High resolution melting analysis for the rapid and sensitive detection of mutations in clinical samples: KRAS codon 12 and 13 mutations in non-small cell lung cancerReport as inadecuate




High resolution melting analysis for the rapid and sensitive detection of mutations in clinical samples: KRAS codon 12 and 13 mutations in non-small cell lung cancer - Download this document for free, or read online. Document in PDF available to download.

BMC Cancer

, 6:295

First Online: 21 December 2006Received: 27 September 2006Accepted: 21 December 2006DOI: 10.1186-1471-2407-6-295

Cite this article as: Krypuy, M., Newnham, G.M., Thomas, D.M. et al. BMC Cancer 2006 6: 295. doi:10.1186-1471-2407-6-295

Abstract

BackgroundThe development of targeted therapies has created a pressing clinical need for the rapid and robust molecular characterisation of cancers. We describe here the application of high-resolution melting analysis HRM to screen for KRAS mutations in clinical cancer samples. In non-small cell lung cancer, KRAS mutations have been shown to identify a group of patients that do not respond to EGFR targeted therapies and the identification of these mutations is thus clinically important.

MethodsWe developed a high-resolution melting HRM assay to detect somatic mutations in exon 2, notably codons 12 and 13 of the KRAS gene using the intercalating dye SYTO 9. We tested 3 different cell lines with known KRAS mutations and then examined the sensitivity of mutation detection with the cell lines using 189 bp and 92 bp amplicons spanning codons 12 and 13. We then screened for KRAS mutations in 30 non-small cell lung cancer biopsies that had been previously sequenced for mutations in EGFR exons 18–21.

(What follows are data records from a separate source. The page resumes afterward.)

## src/design/gpc_pkg.sv

```systemverilog
// Shared constants, types and helper functions of the pin control port
`default_nettype none

package gpc_pkg;

  // Port geometry
  localparam int NPIN_DOC = 30;
  localparam int NFUNC    = 10;
  localparam int ADDR_W   = 8;

  // Function select codes
  localparam logic [4:0] FUNC_PORT = 5'h05;
  localparam logic [4:0] FUNC_NULL = 5'h1f;

  // Interrupt event bit positions
  localparam int EV_LOW  = 0;
  localparam int EV_HIGH = 1;
  localparam int EV_FALL = 2;
  localparam int EV_RISE = 3;

  // Override codes
  localparam logic [1:0] OVR_NORM = 2'h0;
  localparam logic [1:0] OVR_INV  = 2'h1;
  localparam logic [1:0] OVR_LOW  = 2'h2;
  localparam logic [1:0] OVR_HIGH = 2'h3;

  // Register byte addresses
  localparam logic [ADDR_W-1:0] REG_OUT     = 8'h00;
  localparam logic [ADDR_W-1:0] REG_OUT_SET = 8'h04;
  localparam logic [ADDR_W-1:0] REG_OUT_CLR = 8'h08;
  localparam logic [ADDR_W-1:0] REG_OUT_XOR = 8'h0c;
  localparam logic [ADDR_W-1:0] REG_DIR     = 8'h10;
  localparam logic [ADDR_W-1:0] REG_DIR_SET = 8'h14;
  localparam logic [ADDR_W-1:0] REG_DIR_CLR = 8'h18;
  localparam logic [ADDR_W-1:0] REG_IN      = 8'h1c;
  localparam logic [ADDR_W-1:0] REG_MASK    = 8'h20;
  localparam logic [ADDR_W-1:0] REG_OUT_MSK = 8'h24;
  localparam logic [ADDR_W-1:0] REG_DIR_MSK = 8'h28;
  localparam logic [ADDR_W-1:0] REG_PUT     = 8'h2c;
  localparam logic [ADDR_W-1:0] REG_SEL     = 8'h30;
  localparam logic [ADDR_W-1:0] REG_CFG     = 8'h34;
  localparam logic [ADDR_W-1:0] REG_IRQ_EN  = 8'h38;
  localparam logic [ADDR_W-1:0] REG_IRQ_ST  = 8'h3c;
  localparam logic [ADDR_W-1:0] REG_IRQ_SUM = 8'h40;

  // Field positions
  localparam int PUT_VAL_BIT = 8;
  localparam int DORM_EN_LSB = 4;

  // Reset values
  localparam logic [31:0] OUT_RST  = 32'h0000_0000;
  localparam logic [31:0] DIR_RST  = 32'h0000_0000;
  localparam logic [31:0] MASK_RST = 32'h0000_0000;

  // AXI responses
  localparam logic [1:0] RESP_OK  = 2'h0;
  localparam logic [1:0] RESP_ERR = 2'h2;

  // Per-pin pad and mux configuration
  typedef struct packed {
    logic [1:0] drive;
    logic       slew;
    logic       schmitt;
    logic       ie;
    logic       pde;
    logic       pue;
    logic [1:0] irqover;
    logic [1:0] inover;
    logic [1:0] oeover;
    logic [1:0] outover;
    logic [4:0] funcsel;
  } gpc_cfg_t;

  localparam gpc_cfg_t CFG_RST = '{drive: 2'h1, slew: 1'b0, schmitt: 1'b1,
    ie: 1'b1, pde: 1'b0, pue: 1'b0, irqover: OVR_NORM, inover: OVR_NORM,
    oeover: OVR_NORM, outover: OVR_NORM, funcsel: FUNC_NULL};

  // One register write as handed over by the bus slave
  typedef struct packed {
    logic [ADDR_W-1:0] addr;
    logic [31:0]       data;
    logic [3:0]        strb;
  } gpc_wr_t;

  // Apply an override code to a signal
  function automatic logic ovr(input logic v, input logic [1:0] sel);
    case (sel)
      OVR_INV:  ovr = ~v;
      OVR_LOW:  ovr = 1'b0;
      OVR_HIGH: ovr = 1'b1;
      default:  ovr = v;
    endcase
  endfunction

  // Expand byte strobes into a bit mask
  function automatic logic [31:0] lanes(input logic [3:0] strb);
    lanes = {{8{strb[3]}}, {8{strb[2]}}, {8{strb[1]}}, {8{strb[0]}}};
  endfunction

endpackage

`default_nettype wire

```

## src/design/gpc_axil_slave.sv

```systemverilog
// AXI4-Lite slave front end: one write and one read at a time
`default_nettype none

module gpc_axil_slave
  import gpc_pkg::*;
(
  // Clock and reset
  input  wire logic              aclk,
  input  wire logic              aresetn,
  // AXI4-Lite
  input  wire logic [ADDR_W-1:0] s_awaddr,
  input  wire logic              s_awvalid,
  output logic                   s_awready,
  input  wire logic [31:0]       s_wdata,
  input  wire logic [3:0]        s_wstrb,
  input  wire logic              s_wvalid,
  output logic                   s_wready,
  output logic [1:0]             s_bresp,
  output logic                   s_bvalid,
  input  wire logic              s_bready,
  input  wire logic [ADDR_W-1:0] s_araddr,
  input  wire logic              s_arvalid,
  output logic                   s_arready,
  output logic [31:0]            s_rdata,
  output logic [1:0]             s_rresp,
  output logic                   s_rvalid,
  input  wire logic              s_rready,
  // Register side
  output gpc_wr_t                wr,
  output logic                   wr_go,
  input  wire logic              wr_err,
  output logic [ADDR_W-1:0]      rd_addr,
  input  wire logic [31:0]       rd_data,
  input  wire logic              rd_err
);

  logic aw_full_q;
  logic w_full_q;
  logic ar_take;

  // Address and data are caught independently, in either order
  assign s_awready = ~aw_full_q;
  assign s_wready  = ~w_full_q;
  assign wr_go     = aw_full_q & w_full_q & ~s_bvalid;
  assign s_arready = ~s_rvalid;
  assign ar_take   = s_arvalid & s_arready;
  assign rd_addr   = s_araddr;

  // Write channels
  always_ff @(posedge aclk) begin
    if (!aresetn) begin
      aw_full_q <= 1'b0;
      w_full_q  <= 1'b0;
      s_bvalid  <= 1'b0;
      s_bresp   <= RESP_OK;
      wr        <= '0;
    end else begin
      if (s_awvalid && s_awready) begin
        aw_full_q <= 1'b1;
        wr.addr   <= s_awaddr;
      end
      if (s_wvalid && s_wready) begin
        w_full_q <= 1'b1;
        wr.data  <= s_wdata;
        wr.strb  <= s_wstrb;
      end
      if (wr_go) begin
        aw_full_q <= 1'b0;
        w_full_q  <= 1'b0;
        s_bvalid  <= 1'b1;
        s_bresp   <= wr_err ? RESP_ERR : RESP_OK;
      end else if (s_bready) begin
        s_bvalid <= 1'b0;
      end
    end
  end

  // Read channels; data is captured as the address is taken
  always_ff @(posedge aclk) begin
    if (!aresetn) begin
      s_rvalid <= 1'b0;
      s_rdata  <= 32'h0000_0000;
      s_rresp  <= RESP_OK;
    end else if (ar_take) begin
      s_rvalid <= 1'b1;
      s_rdata  <= rd_err ? 32'h0000_0000 : rd_data;
      s_rresp  <= rd_err ? RESP_ERR : RESP_OK;
    end else if (s_rready) begin
      s_rvalid <= 1'b0;
    end
  end

endmodule

`default_nettype wire

```

## src/design/gpc_pin_cell.sv

```systemverilog
// One pin: overrides between function and pad, and event detection
`default_nettype none

module gpc_pin_cell
  import gpc_pkg::*;
(
  // Clock and reset
  input  wire logic       aclk,
  input  wire logic       aresetn,
  // Configuration
  input  wire gpc_cfg_t   cfg,
  input  wire logic [3:0] ien,
  input  wire logic [3:0] den,
  input  wire logic [3:0] ack,
  // Function and pad side
  input  wire logic       fo,
  input  wire logic       fe,
  input  wire logic       pin_in,
  output logic            pad_out,
  output logic            pad_oe,
  output logic            in_val,
  // Events
  output logic [3:0]      stat,
  output logic            irq_p,
  output logic            irq_d
);

  logic prev_q;
  logic armed_q;
  logic fall_q;
  logic rise_q;
  logic fall_d;
  logic rise_d;

  // Overrides sit between the selected function and the pad
  assign pad_out = ovr(fo, cfg.outover);
  assign pad_oe  = ovr(fe, cfg.oeover);
  assign in_val  = ovr(pin_in & cfg.ie, cfg.inover);

  // Edges latch; a new edge wins over an acknowledge in the same cycle
  assign fall_d = (armed_q & prev_q & ~in_val) | (fall_q & ~ack[EV_FALL]);
  assign rise_d = (armed_q & ~prev_q & in_val) | (rise_q & ~ack[EV_RISE]);

  // Levels follow the pin, edges are sticky
  assign stat[EV_LOW]  = ~in_val;
  assign stat[EV_HIGH] = in_val;
  assign stat[EV_FALL] = fall_q;
  assign stat[EV_RISE] = rise_q;

  // Enabled events pass the interrupt override
  assign irq_p = ovr(|(stat & ien), cfg.irqover);
  assign irq_d = ovr(|(stat & den), cfg.irqover);

  // Edge state; no edge is seen in the first cycle after reset
  always_ff @(posedge aclk) begin
    if (!aresetn) begin
      prev_q  <= 1'b0;
      armed_q <= 1'b0;
      fall_q  <= 1'b0;
      rise_q  <= 1'b0;
    end else begin
      prev_q  <= in_val;
      armed_q <= 1'b1;
      fall_q  <= fall_d;
      rise_q  <= rise_d;
    end
  end

endmodule

`default_nettype wire

```

## src/design/gpc_port.sv

```systemverilog
// Pin control port: output and direction words, pad setup, mux, events
//
// How it works
// - Set word drives high every pin whose bit is one.
// - Toggle word inverts every pin whose bit is one.
// - Masked output write sets masked pins to value bits, others untouched.
// - Whole-port output write updates the levels of all pins in strobed byte lanes at once.
// - Single-pin write clears pin when value false, sets otherwise.
// - Masked direction write switches masked pins together, others unchanged.
// - Separate set and clear direction words switch named pins only.
// - Four event types per pin: low, high, falling, rising.
// - Interrupt event enables are per pin.
// - Separate per-pin dormant wake enables drive the oscillator wake line.
// - Pin interrupt passes an override: normal, invert, low, high.
// - Output, output enable and input overrides between function and pad.
// - Pull-up and pull-down enables, settable together, readable back.
// - Input enable per pin; hysteresis resets enabled, can be disabled.
// - Drive strength and slew selections are settable and readable.
// - Function select chooses the single function owning each pin.
// - A function input fed by several pins sees their OR.
// - Drive strength is two bits, 0 weakest to 3 strongest.
`default_nettype none

module gpc_port
  import gpc_pkg::*;
#(
  parameter int NPIN = NPIN_DOC
) (
  // Clock and reset
  input  wire logic                        aclk,
  input  wire logic                        aresetn,
  // AXI4-Lite register bus
  input  wire logic [ADDR_W-1:0]           s_awaddr,
  input  wire logic                        s_awvalid,
  output logic                             s_awready,
  input  wire logic [31:0]                 s_wdata,
  input  wire logic [3:0]                  s_wstrb,
  input  wire logic                        s_wvalid,
  output logic                             s_wready,
  output logic [1:0]                       s_bresp,
  output logic                             s_bvalid,
  input  wire logic                        s_bready,
  input  wire logic [ADDR_W-1:0]           s_araddr,
  input  wire logic                        s_arvalid,
  output logic                             s_arready,
  output logic [31:0]                      s_rdata,
  output logic [1:0]                       s_rresp,
  output logic                             s_rvalid,
  input  wire logic                        s_rready,
  // Pads
  input  wire logic [NPIN-1:0]             pad_in,
  output logic [NPIN-1:0]                  pad_out,
  output logic [NPIN-1:0]                  pad_oe,
  output logic [NPIN-1:0]                  pad_pue,
  output logic [NPIN-1:0]                  pad_pde,
  output logic [NPIN-1:0]                  pad_ie,
  output logic [NPIN-1:0]                  pad_schmitt,
  output logic [NPIN-1:0]                  pad_slew,
  output logic [NPIN-1:0][1:0]             pad_drive,
  // Peripheral functions
  input  wire logic [NFUNC-1:0][NPIN-1:0]  fn_out,
  input  wire logic [NFUNC-1:0][NPIN-1:0]  fn_oe,
  output logic [NFUNC-1:0][NPIN-1:0]       fn_in,
  output logic [NFUNC-1:0]                 fn_in_any,
  // Event outputs
  output logic                             irq_proc,
  output logic                             dormant_wake
);

  // Pin index and word width must fit the 32-bit registers
  if (NPIN < 1 || NPIN > 30) begin : g_chk
    $error("NPIN must lie between 1 and 30");
  end

  // True for every address that holds a register
  function automatic logic is_mapped(input logic [ADDR_W-1:0] a);
    is_mapped = (a[1:0] == 2'h0) && (a <= REG_IRQ_SUM);
  endfunction

  // Registers
  logic [NPIN-1:0] out_q;
  logic [NPIN-1:0] out_d;
  logic [NPIN-1:0] dir_q;
  logic [NPIN-1:0] dir_d;
  logic [NPIN-1:0] mask_q;
  logic [4:0]      sel_q;
  gpc_cfg_t        cfg_q [NPIN];
  logic [3:0]      ien_q [NPIN];
  logic [3:0]      den_q [NPIN];

  // Pad input synchroniser
  logic [NPIN-1:0] in_s1_q;
  logic [NPIN-1:0] in_s2_q;

  // Bus side
  gpc_wr_t           wr;
  logic              wr_go;
  logic              wr_err;
  logic [ADDR_W-1:0] rd_addr;
  logic [31:0]       rd_data;
  logic              rd_err;

  // Pin cell results
  logic [NPIN-1:0]      in_val;
  logic [NPIN-1:0]      irq_p;
  logic [NPIN-1:0]      irq_d;
  logic [3:0]           stat [NPIN];
  logic [NPIN-1:0][3:0] ack;

  gpc_axil_slave u_bus (
    .aclk      (aclk),
    .aresetn   (aresetn),
    .s_awaddr  (s_awaddr),
    .s_awvalid (s_awvalid),
    .s_awready (s_awready),
    .s_wdata   (s_wdata),
    .s_wstrb   (s_wstrb),
    .s_wvalid  (s_wvalid),
    .s_wready  (s_wready),
    .s_bresp   (s_bresp),
    .s_bvalid  (s_bvalid),
    .s_bready  (s_bready),
    .s_araddr  (s_araddr),
    .s_arvalid (s_arvalid),
    .s_arready (s_arready),
    .s_rdata   (s_rdata),
    .s_rresp   (s_rresp),
    .s_rvalid  (s_rvalid),
    .s_rready  (s_rready),
    .wr        (wr),
    .wr_go     (wr_go),
    .wr_err    (wr_err),
    .rd_addr   (rd_addr),
    .rd_data   (rd_data),
    .rd_err    (rd_err)
  );

  // Write decode; lanes not strobed carry zero bits
  logic [31:0] wd;
  logic [31:0] wm;
  logic        we_out, we_set, we_clr, we_xor, we_dir;
  logic        we_dset, we_dclr, we_mask, we_omsk, we_dmsk;
  logic        we_put, we_sel, we_cfg, we_ien, we_ack;
  logic        put_ok;
  logic [4:0]  put_idx;

  assign wm      = lanes(wr.strb);
  assign wd      = wr.data & wm;
  assign wr_err  = ~is_mapped(wr.addr) || (wr.addr == REG_IN) || (wr.addr == REG_IRQ_SUM);
  assign rd_err  = ~is_mapped(rd_addr);
  assign we_out  = wr_go && (wr.addr == REG_OUT);
  assign we_set  = wr_go && (wr.addr == REG_OUT_SET);
  assign we_clr  = wr_go && (wr.addr == REG_OUT_CLR);
  assign we_xor  = wr_go && (wr.addr == REG_OUT_XOR);
  assign we_dir  = wr_go && (wr.addr == REG_DIR);
  assign we_dset = wr_go && (wr.addr == REG_DIR_SET);
  assign we_dclr = wr_go && (wr.addr == REG_DIR_CLR);
  assign we_mask = wr_go && (wr.addr == REG_MASK);
  assign we_omsk = wr_go && (wr.addr == REG_OUT_MSK);
  assign we_dmsk = wr_go && (wr.addr == REG_DIR_MSK);
  assign we_put  = wr_go && (wr.addr == REG_PUT);
  assign we_sel  = wr_go && (wr.addr == REG_SEL);
  assign we_cfg  = wr_go && (wr.addr == REG_CFG);
  assign we_ien  = wr_go && (wr.addr == REG_IRQ_EN);
  assign we_ack  = wr_go && (wr.addr == REG_IRQ_ST);
  assign put_idx = wr.data[4:0];
  assign put_ok  = we_put && wr.strb[0] && (put_idx < 5'(NPIN));

  // Output level: fixed order whole, masked, set, clear, toggle, single
  always_comb begin
    out_d = out_q;
    if (we_out) begin
      out_d = (out_q & ~wm[NPIN-1:0]) | wd[NPIN-1:0];
    end
    if (we_omsk) begin
      out_d = (out_d & ~mask_q) | (wd[NPIN-1:0] & mask_q);
    end
    if (we_set) begin
      out_d = out_d | wd[NPIN-1:0];
    end
    if (we_clr) begin
      out_d = out_d & ~wd[NPIN-1:0];
    end
    if (we_xor) begin
      out_d = out_d ^ wd[NPIN-1:0];
    end
    if (put_ok) begin
      out_d[put_idx] = wr.data[PUT_VAL_BIT];
    end
  end

  // Direction: fixed order whole, masked, set, clear
  always_comb begin
    dir_d = dir_q;
    if (we_dir) begin
      dir_d = (dir_q & ~wm[NPIN-1:0]) | wd[NPIN-1:0];
    end
    if (we_dmsk) begin
      dir_d = (dir_d & ~mask_q) | (wd[NPIN-1:0] & mask_q);
    end
    if (we_dset) begin
      dir_d = dir_d | wd[NPIN-1:0];
    end
    if (we_dclr) begin
      dir_d = dir_d & ~wd[NPIN-1:0];
    end
  end

  // Port words and selection
  always_ff @(posedge aclk) begin
    if (!aresetn) begin
      out_q  <= OUT_RST[NPIN-1:0];
      dir_q  <= DIR_RST[NPIN-1:0];
      mask_q <= MASK_RST[NPIN-1:0];
      sel_q  <= 5'h00;
    end else begin
      out_q <= out_d;
      dir_q <= dir_d;
      if (we_mask) begin
        mask_q <= (mask_q & ~wm[NPIN-1:0]) | wd[NPIN-1:0];
      end
      if (we_sel && wr.strb[0] && wr.data[4:0] < 5'(NPIN)) begin
        sel_q <= wr.data[4:0];
      end
    end
  end

  // Per-pin configuration of the selected pin
  gpc_cfg_t cfg_wr;
  logic [3:0] ien_wr;
  logic [3:0] den_wr;

  assign cfg_wr = gpc_cfg_t'(20'((32'(cfg_q[sel_q]) & ~wm) | wd));
  assign ien_wr = wr.strb[0] ? wr.data[3:0] : ien_q[sel_q];
  assign den_wr = wr.strb[0] ? wr.data[DORM_EN_LSB +: 4] : den_q[sel_q];

  always_ff @(posedge aclk) begin
    if (!aresetn) begin
      for (int i = 0; i < NPIN; i++) begin
        cfg_q[i] <= CFG_RST;
        ien_q[i] <= 4'h0;
        den_q[i] <= 4'h0;
      end
    end else begin
      if (we_cfg) begin
        cfg_q[sel_q] <= cfg_wr;
      end
      if (we_ien) begin
        ien_q[sel_q] <= ien_wr;
        den_q[sel_q] <= den_wr;
      end
    end
  end

  // Two flip-flops before logic reads the pads; no reset, so no false edge
  always_ff @(posedge aclk) begin
    in_s1_q <= pad_in;
    in_s2_q <= in_s1_q;
  end

  // Pins: function select, pad controls and event cells
  for (genvar i = 0; i < NPIN; i++) begin : g_pin
    logic       fo;
    logic       fe;
    logic [4:0] fs;

    assign fs = cfg_q[i].funcsel;
    assign fo = (fs == FUNC_PORT) ? out_q[i] :
                (fs < 5'(NFUNC)) ? fn_out[fs][i] : 1'b0;
    assign fe = (fs == FUNC_PORT) ? dir_q[i] :
                (fs < 5'(NFUNC)) ? fn_oe[fs][i] : 1'b0;
    assign ack[i] = (we_ack && wr.strb[0] && sel_q == 5'(i)) ? wr.data[3:0] : 4'h0;

    assign pad_pue[i]     = cfg_q[i].pue;
    assign pad_pde[i]     = cfg_q[i].pde;
    assign pad_ie[i]      = cfg_q[i].ie;
    assign pad_schmitt[i] = cfg_q[i].schmitt;
    assign pad_slew[i]    = cfg_q[i].slew;
    assign pad_drive[i]   = cfg_q[i].drive;

    for (genvar f = 0; f < NFUNC; f++) begin : g_fn
      assign fn_in[f][i] = in_val[i] & (fs == 5'(f));
    end

    gpc_pin_cell u_cell (
      .aclk    (aclk),
      .aresetn (aresetn),
      .cfg     (cfg_q[i]),
      .ien     (ien_q[i]),
      .den     (den_q[i]),
      .ack     (ack[i]),
      .fo      (fo),
      .fe      (fe),
      .pin_in  (in_s2_q[i]),
      .pad_out (pad_out[i]),
      .pad_oe  (pad_oe[i]),
      .in_val  (in_val[i]),
      .stat    (stat[i]),
      .irq_p   (irq_p[i]),
      .irq_d   (irq_d[i])
    );
  end

  // A function input routed from several pins sees their OR
  for (genvar f = 0; f < NFUNC; f++) begin : g_any
    assign fn_in_any[f] = |fn_in[f];
  end

  // Combined event lines
  assign irq_proc     = |irq_p;
  assign dormant_wake = |irq_d;

  // Read data
  always_comb begin
    rd_data = 32'h0000_0000;
    case (rd_addr)
      REG_OUT:     rd_data[NPIN-1:0] = out_q;
      REG_DIR:     rd_data[NPIN-1:0] = dir_q;
      REG_IN:      rd_data[NPIN-1:0] = in_s2_q;
      REG_MASK:    rd_data[NPIN-1:0] = mask_q;
      REG_SEL:     rd_data[4:0] = sel_q;
      REG_CFG:     rd_data = 32'(cfg_q[sel_q]);
      REG_IRQ_EN:  rd_data[7:0] = {den_q[sel_q], ien_q[sel_q]};
      REG_IRQ_ST:  rd_data[3:0] = stat[sel_q];
      REG_IRQ_SUM: rd_data[NPIN-1:0] = irq_p;
      default:     rd_data = 32'h0000_0000;
    endcase
  end

endmodule

`default_nettype wire

```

ResultsKnown KRAS mutations in cell lines A549, HCT116 and RPMI8226 were readily detectable using HRM. The shorter 92 bp amplicon was more sensitive in detecting mutations than the 189 bp amplicon and was able to reliably detect as little as 5–6% of each cell line DNA diluted in normal DNA. Nine of the 30 non-small cell lung cancer biopsies had KRAS mutations detected by HRM analysis. The results were confirmed by standard sequencing. Mutations in KRAS and EGFR were mutually exclusive.

ConclusionHRM is a sensitive in-tube methodology to screen for mutations in clinical samples. HRM will enable high-throughput screening of gene mutations to allow appropriate therapeutic choices for patients and accelerate research aimed at identifying novel mutations in human cancer.

Electronic supplementary materialThe online version of this article doi:10.1186-1471-2407-6-295 contains supplementary material, which is available to authorized users.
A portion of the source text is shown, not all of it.